The Sims 4 is scheduled for next year. I have not decided whether to buy it. Most of the expansion packs for The Sims 3 I have bought on sale months after they were released, not because I lacked money but because I felt they were not worth the full price. Even then it took some more months before I installed the last two. And the latest that is out now, Island Paradise, seems completely worthless to me. Less than worthless probably, as I hear it slows down the game more than the earlier expansions.
And that is where it could have ended, had not the Sims 3 developers decided to let the game go out with a bang. Their final expansion pack, to be released in late October, may be the most ambitious of them all: The Sims 3: Into the Future.
The name is a pun, in the sense that it is the last expansion for those who want to stick with this game into the future. But it is also a future-themed expansion where our sims can travel into the future and back, alter the time stream to bring about three different futures, and also make smaller modifications to each of these time lines by the things they do in the present day.
This is not simply a stuff pack that give new skins to familiar objects. Sure there are some, like the hovercar and hoverbike. But to a large degree, sims in the future interact with the world in a fundamentally different way. There is an Advanced Technology skill that is common to a great deal of the future objects. Not having it makes even everyday actions like showering or moving around difficult, but having it makes some other skills unnecessary (like cooking, as you can now get your food 3D-printed). The game also introduces vertical flight with the flight packs. (Even witches’ broomsticks in Supernatural were basically a motorbike with a new shape.) Even sleep has been scienced: You can now program dreams in some detail, to achieves specific effects.
The simbot (robot) from Ambitions has expanded into a myriad of forms and these are now known as “plumbots”. These can be designed in a great deal of detail, with a bot creator comparable to the sim creator.

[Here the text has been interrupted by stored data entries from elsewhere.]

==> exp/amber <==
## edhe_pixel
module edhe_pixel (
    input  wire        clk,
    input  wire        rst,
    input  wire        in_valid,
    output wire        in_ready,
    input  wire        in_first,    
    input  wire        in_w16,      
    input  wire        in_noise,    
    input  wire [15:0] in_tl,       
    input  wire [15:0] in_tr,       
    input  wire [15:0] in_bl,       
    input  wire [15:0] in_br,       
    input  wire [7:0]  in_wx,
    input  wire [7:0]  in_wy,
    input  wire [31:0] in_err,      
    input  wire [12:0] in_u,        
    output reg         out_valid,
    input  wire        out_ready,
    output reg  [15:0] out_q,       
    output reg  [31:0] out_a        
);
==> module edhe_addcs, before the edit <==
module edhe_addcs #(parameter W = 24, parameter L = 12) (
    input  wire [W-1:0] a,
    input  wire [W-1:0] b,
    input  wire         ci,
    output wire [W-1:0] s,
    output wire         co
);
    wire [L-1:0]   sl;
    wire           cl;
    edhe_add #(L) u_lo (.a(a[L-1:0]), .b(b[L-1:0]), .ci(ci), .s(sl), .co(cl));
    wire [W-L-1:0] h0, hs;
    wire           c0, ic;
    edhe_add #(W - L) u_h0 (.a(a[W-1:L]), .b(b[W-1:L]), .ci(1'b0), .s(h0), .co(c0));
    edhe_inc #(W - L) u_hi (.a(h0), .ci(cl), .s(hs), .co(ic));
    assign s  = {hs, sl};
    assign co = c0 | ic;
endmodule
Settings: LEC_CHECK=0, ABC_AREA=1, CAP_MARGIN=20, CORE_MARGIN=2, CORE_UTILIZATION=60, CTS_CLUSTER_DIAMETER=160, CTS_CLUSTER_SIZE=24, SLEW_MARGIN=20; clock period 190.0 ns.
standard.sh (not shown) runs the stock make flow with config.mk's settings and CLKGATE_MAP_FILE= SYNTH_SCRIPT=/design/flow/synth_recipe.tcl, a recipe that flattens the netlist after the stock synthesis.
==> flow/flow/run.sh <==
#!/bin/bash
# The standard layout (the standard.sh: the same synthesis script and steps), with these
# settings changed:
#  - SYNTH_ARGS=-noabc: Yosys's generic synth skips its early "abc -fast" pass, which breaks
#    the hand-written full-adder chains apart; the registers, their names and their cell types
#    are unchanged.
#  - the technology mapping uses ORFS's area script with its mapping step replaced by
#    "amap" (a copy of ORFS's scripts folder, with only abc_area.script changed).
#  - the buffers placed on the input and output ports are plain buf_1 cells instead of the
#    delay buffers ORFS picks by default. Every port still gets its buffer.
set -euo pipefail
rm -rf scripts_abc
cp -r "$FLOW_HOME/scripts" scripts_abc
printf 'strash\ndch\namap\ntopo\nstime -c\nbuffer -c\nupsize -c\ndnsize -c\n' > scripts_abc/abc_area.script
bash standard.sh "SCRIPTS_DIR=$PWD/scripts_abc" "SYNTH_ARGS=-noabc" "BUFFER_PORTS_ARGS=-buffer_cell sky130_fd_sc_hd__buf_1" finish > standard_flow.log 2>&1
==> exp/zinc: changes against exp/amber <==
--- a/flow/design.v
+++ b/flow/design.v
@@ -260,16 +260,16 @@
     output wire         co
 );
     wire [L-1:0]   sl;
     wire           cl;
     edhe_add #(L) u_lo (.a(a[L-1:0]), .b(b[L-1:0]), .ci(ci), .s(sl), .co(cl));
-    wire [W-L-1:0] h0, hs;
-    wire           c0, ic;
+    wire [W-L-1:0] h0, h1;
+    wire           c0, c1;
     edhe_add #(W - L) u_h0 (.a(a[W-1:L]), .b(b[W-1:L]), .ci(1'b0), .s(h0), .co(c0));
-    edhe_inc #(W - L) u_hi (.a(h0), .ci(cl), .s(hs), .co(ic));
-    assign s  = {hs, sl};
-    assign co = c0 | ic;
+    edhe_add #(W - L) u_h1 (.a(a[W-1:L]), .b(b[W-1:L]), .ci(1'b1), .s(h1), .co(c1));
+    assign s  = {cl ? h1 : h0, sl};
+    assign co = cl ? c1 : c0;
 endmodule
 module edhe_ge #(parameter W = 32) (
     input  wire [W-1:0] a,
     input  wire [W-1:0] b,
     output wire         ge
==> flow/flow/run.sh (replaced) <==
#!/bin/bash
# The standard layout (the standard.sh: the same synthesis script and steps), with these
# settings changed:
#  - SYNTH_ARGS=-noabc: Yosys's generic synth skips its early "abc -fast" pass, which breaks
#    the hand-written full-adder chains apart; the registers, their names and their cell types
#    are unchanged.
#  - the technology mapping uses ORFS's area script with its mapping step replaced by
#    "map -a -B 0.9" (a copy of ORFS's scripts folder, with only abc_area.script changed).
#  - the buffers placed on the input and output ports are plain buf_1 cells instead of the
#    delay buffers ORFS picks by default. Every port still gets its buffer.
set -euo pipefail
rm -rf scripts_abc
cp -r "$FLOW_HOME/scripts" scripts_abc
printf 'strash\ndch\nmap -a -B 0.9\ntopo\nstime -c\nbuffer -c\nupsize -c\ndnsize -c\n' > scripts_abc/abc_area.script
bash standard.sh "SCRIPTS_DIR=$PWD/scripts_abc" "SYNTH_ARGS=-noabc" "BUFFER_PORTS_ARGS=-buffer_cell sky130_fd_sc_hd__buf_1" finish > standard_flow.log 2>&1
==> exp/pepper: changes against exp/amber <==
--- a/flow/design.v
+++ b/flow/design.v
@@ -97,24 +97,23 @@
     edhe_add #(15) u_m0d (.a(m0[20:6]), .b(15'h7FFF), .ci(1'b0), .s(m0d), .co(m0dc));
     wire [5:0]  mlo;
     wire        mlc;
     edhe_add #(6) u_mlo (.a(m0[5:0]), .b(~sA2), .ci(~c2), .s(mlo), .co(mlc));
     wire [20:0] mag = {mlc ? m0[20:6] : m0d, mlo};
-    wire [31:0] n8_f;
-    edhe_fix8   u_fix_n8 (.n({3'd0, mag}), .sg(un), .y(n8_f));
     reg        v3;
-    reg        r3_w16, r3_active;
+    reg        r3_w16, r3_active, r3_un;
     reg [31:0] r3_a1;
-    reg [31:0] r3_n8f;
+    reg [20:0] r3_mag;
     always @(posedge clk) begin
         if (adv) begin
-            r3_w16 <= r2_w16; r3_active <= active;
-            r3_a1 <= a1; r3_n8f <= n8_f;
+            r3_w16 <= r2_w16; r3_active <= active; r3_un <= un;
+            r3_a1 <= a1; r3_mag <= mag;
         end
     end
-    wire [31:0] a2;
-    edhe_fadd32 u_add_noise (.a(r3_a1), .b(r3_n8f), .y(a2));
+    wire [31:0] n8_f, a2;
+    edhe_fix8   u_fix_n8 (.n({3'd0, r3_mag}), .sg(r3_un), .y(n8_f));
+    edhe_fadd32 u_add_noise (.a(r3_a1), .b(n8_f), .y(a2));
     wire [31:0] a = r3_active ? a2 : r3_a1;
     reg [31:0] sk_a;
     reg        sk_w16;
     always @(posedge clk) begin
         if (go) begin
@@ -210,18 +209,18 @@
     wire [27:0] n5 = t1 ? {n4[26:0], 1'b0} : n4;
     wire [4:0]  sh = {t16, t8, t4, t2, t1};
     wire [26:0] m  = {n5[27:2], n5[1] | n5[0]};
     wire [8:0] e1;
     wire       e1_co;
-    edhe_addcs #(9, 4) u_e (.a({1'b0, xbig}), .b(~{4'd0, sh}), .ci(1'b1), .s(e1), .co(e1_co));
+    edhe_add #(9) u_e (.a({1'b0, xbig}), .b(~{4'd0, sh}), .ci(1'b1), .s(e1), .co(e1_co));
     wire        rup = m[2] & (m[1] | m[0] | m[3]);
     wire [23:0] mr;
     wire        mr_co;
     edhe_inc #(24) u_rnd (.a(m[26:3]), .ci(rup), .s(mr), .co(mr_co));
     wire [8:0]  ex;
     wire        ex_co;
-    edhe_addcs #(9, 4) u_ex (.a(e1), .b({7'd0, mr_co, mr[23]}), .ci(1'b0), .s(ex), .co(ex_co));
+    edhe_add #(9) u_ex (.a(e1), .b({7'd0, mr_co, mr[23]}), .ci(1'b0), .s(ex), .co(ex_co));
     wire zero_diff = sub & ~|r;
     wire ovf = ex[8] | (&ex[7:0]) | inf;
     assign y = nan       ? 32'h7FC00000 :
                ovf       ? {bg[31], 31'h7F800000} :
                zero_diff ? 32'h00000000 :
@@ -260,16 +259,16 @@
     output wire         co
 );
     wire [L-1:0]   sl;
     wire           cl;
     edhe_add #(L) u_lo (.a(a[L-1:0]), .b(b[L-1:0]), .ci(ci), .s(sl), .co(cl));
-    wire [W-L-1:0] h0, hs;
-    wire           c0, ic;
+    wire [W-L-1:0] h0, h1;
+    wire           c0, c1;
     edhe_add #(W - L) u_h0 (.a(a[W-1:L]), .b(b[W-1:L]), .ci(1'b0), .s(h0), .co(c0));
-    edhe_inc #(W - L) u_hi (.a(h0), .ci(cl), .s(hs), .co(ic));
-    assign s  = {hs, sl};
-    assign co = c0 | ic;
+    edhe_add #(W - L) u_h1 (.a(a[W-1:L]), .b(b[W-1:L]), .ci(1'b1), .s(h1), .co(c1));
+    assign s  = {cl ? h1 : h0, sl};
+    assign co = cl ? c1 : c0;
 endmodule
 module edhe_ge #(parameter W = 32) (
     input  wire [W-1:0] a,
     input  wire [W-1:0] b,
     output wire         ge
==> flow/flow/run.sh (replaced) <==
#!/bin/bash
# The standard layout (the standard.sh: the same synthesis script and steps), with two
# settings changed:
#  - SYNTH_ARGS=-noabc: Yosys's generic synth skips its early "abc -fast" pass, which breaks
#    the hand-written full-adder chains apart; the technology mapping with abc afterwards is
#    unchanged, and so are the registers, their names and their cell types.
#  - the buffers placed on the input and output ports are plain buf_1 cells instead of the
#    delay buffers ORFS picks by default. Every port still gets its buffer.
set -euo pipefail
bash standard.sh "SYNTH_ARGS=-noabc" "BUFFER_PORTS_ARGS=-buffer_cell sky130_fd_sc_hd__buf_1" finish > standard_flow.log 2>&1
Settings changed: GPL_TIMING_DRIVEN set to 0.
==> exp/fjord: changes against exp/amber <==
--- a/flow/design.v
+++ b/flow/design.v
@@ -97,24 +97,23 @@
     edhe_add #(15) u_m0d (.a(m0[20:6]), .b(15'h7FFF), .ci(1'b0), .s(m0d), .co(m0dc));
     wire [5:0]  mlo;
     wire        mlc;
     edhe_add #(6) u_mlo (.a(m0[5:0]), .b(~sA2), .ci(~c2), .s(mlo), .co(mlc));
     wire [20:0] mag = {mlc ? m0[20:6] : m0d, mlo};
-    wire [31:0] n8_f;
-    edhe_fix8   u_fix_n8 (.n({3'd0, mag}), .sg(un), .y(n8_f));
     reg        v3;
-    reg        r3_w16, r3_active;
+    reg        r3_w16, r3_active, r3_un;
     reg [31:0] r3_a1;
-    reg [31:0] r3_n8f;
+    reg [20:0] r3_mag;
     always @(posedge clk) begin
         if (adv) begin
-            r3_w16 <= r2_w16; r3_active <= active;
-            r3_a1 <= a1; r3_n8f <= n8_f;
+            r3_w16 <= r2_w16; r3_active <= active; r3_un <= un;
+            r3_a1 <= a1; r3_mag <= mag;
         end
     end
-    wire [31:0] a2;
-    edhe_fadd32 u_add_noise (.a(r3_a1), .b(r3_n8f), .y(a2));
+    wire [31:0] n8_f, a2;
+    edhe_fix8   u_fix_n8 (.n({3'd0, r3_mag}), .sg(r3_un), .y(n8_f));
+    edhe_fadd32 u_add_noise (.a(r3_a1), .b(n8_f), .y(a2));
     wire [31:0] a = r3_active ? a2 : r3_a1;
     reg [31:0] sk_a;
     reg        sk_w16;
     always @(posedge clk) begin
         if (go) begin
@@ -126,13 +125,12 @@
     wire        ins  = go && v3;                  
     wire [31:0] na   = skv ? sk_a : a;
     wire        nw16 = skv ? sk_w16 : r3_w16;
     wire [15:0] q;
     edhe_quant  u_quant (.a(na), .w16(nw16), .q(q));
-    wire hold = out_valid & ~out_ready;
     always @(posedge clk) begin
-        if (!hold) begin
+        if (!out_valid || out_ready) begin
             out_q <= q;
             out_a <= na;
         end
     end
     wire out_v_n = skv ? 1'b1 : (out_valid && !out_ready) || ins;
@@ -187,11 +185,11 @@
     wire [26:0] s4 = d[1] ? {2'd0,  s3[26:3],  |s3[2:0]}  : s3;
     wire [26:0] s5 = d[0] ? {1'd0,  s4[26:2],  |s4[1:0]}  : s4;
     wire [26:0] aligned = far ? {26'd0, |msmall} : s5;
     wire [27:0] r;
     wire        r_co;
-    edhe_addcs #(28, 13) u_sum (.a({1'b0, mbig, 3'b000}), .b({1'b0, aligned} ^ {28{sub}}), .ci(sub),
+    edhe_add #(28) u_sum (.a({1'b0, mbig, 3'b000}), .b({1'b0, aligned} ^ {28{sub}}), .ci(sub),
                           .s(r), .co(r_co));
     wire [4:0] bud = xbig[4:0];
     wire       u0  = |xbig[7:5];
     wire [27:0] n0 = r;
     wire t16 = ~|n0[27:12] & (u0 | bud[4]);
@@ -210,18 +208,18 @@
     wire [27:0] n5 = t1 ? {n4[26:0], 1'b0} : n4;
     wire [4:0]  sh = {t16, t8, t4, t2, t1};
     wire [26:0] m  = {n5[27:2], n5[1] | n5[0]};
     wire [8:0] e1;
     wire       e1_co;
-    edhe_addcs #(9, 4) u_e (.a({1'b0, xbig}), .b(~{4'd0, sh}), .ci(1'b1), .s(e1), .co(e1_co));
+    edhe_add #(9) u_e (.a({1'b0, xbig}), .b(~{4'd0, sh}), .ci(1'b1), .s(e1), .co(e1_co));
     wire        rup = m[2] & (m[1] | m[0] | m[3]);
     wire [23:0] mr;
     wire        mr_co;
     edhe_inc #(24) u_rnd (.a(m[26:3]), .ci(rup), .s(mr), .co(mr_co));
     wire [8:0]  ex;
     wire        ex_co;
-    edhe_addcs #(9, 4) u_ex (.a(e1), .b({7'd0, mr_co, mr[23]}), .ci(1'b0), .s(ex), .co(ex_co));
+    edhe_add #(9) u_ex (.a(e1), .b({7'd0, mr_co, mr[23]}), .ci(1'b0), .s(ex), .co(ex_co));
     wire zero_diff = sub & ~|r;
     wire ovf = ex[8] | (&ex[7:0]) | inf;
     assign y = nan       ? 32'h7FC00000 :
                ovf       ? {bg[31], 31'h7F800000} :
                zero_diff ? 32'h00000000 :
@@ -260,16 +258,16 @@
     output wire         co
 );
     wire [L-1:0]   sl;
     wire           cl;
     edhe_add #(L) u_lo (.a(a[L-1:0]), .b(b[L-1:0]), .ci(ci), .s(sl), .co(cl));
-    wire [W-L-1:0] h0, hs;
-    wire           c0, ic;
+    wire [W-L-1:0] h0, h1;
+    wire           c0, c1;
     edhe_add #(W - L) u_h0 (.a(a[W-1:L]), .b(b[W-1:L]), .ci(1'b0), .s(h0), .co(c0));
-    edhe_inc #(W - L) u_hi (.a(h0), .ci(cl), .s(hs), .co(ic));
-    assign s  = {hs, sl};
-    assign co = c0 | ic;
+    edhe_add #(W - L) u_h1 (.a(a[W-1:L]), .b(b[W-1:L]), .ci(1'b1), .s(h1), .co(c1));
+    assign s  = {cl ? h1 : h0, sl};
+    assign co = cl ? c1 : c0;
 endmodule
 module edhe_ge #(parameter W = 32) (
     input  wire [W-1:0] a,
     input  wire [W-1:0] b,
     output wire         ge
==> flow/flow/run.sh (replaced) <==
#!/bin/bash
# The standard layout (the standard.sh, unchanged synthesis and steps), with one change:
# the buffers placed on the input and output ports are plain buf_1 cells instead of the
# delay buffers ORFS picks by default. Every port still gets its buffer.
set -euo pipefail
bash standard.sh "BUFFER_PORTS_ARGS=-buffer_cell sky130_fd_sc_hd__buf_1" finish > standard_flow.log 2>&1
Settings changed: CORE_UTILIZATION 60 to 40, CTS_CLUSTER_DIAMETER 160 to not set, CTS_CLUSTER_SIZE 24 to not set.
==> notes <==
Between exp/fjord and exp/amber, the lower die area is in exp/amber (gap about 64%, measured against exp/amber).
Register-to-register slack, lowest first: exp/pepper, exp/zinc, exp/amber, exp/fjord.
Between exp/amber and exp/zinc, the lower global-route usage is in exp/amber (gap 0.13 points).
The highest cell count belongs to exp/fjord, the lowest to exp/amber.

Their personality can also vary, from fairly simple to human-like to having unique traits and abilities only available to bots. Achieving the skills and getting the components to make the most advanced plumbots is a quest in itself, but luckily you can also buy bots at a specialist shop.
The world seems to be the largest yet, with a full town and a large surrounding countryside with desert and small habitations. Those who just barely get the game to go round now should probably save this expansion for their next computer. But I am sure we will know more when it is released.
The notion that actions in one town (the present) leads directly to changes in another town (the future) is new and intriguing. Even if you don’t opt to make the future into a utopia or dystopia, your life in the present will determine the fate of your descendants (if any), and you can visit them in the future and see the consequences of your life! I hope that this will have a positive influence on young gamers who play the game during their formative years.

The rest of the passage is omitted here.